TASK OBJECTIVE:
Within the records below, find each line with the word "changes" and copy it out.

PROVIDED DATA:
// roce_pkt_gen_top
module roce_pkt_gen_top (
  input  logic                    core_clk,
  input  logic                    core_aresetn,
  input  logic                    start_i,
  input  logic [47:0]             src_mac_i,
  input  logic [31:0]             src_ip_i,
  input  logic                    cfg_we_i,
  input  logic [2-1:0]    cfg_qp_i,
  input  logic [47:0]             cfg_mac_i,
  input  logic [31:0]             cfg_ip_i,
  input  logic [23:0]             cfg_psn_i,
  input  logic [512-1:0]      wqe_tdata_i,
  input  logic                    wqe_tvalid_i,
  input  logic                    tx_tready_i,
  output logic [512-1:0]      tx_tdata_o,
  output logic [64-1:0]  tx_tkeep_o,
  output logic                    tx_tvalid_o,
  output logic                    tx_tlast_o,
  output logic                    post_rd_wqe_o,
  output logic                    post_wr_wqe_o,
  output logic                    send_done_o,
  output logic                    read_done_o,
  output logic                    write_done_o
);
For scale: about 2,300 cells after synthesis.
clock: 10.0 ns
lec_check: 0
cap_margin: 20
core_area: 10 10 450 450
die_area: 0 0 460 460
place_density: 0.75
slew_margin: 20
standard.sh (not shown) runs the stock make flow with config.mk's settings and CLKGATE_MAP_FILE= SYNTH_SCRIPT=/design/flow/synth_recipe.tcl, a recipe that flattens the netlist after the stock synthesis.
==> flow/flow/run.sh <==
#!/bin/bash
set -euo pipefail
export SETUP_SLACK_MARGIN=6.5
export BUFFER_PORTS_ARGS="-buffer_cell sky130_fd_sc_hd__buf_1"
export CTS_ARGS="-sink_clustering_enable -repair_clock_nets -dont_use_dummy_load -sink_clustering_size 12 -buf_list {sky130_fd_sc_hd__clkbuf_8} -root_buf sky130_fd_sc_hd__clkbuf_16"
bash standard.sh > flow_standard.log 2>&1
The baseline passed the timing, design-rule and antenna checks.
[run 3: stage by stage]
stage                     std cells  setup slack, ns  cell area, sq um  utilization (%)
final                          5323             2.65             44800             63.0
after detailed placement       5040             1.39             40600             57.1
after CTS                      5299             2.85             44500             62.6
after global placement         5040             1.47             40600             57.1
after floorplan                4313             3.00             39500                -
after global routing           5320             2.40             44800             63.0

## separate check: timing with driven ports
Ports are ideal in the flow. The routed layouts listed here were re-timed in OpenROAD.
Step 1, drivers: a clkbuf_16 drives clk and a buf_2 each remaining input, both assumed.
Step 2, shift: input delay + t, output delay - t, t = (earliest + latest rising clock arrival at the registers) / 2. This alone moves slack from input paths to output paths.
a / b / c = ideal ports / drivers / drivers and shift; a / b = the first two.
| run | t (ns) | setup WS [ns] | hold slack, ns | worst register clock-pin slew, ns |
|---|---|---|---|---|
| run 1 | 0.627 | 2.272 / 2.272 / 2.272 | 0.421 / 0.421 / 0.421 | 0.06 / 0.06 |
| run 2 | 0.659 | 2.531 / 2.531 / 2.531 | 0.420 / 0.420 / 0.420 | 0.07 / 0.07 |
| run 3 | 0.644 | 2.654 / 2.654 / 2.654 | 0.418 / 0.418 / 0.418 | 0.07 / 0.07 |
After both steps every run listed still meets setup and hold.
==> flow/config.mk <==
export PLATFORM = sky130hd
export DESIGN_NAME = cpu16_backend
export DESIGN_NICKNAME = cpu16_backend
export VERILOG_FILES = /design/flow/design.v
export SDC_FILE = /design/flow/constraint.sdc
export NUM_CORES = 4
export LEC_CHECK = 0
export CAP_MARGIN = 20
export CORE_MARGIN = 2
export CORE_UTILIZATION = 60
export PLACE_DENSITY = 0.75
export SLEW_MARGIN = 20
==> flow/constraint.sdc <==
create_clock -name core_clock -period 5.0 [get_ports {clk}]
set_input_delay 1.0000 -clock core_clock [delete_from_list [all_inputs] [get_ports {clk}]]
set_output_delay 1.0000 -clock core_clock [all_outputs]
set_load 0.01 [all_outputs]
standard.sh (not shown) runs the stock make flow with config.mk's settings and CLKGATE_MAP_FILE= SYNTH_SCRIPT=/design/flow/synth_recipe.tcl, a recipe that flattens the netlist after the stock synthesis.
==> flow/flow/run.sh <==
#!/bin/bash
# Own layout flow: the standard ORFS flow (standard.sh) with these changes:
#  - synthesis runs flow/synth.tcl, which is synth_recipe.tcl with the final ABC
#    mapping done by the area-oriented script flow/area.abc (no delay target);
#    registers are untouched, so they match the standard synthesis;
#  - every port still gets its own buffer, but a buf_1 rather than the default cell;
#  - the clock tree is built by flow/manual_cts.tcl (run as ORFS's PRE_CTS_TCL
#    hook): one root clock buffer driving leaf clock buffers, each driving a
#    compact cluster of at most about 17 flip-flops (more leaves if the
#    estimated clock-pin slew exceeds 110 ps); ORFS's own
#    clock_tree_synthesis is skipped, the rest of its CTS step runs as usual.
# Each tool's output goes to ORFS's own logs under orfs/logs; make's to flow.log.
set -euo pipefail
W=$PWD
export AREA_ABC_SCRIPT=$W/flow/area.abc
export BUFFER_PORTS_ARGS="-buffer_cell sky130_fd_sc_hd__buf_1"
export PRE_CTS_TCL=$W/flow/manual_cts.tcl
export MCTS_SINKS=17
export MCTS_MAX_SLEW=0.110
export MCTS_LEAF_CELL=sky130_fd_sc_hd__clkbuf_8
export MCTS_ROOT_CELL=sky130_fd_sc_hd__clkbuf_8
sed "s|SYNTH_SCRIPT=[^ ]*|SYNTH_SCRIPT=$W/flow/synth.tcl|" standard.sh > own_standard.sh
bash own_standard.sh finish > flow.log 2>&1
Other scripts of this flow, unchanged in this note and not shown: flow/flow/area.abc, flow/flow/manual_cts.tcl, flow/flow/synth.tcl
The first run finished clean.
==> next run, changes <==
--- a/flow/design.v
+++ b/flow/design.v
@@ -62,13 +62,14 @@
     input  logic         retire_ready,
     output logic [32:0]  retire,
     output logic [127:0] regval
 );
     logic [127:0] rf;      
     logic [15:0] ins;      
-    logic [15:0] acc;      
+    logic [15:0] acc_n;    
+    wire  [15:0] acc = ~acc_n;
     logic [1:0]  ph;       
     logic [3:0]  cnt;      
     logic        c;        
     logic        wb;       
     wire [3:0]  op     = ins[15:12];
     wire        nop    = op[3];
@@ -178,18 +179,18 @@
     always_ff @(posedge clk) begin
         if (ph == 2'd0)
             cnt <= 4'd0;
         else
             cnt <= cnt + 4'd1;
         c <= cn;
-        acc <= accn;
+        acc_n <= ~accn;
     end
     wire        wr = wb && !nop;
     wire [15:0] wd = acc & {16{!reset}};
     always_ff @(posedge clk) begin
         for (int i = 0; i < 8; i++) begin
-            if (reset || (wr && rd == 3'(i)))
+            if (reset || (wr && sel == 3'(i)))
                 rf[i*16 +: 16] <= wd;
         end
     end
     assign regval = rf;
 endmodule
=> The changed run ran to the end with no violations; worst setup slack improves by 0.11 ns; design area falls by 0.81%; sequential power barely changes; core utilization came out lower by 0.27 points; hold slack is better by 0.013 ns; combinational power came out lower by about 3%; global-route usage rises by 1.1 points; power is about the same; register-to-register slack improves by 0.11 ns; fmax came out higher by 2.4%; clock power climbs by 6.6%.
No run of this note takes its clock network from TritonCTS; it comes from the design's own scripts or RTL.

RESPONSE BELOW:
# Own layout flow: the standard ORFS flow (standard.sh) with these changes:
==> next run, changes <==
=> The changed run ran to the end with no violations; worst setup slack improves by 0.11 ns; design area falls by 0.81%; sequential power barely changes; core utilization came out lower by 0.27 points; hold slack is better by 0.013 ns; combinational power came out lower by about 3%; global-route usage rises by 1.1 points; power is about the same; register-to-register slack improves by 0.11 ns; fmax came out higher by 2.4%; clock power climbs by 6.6%.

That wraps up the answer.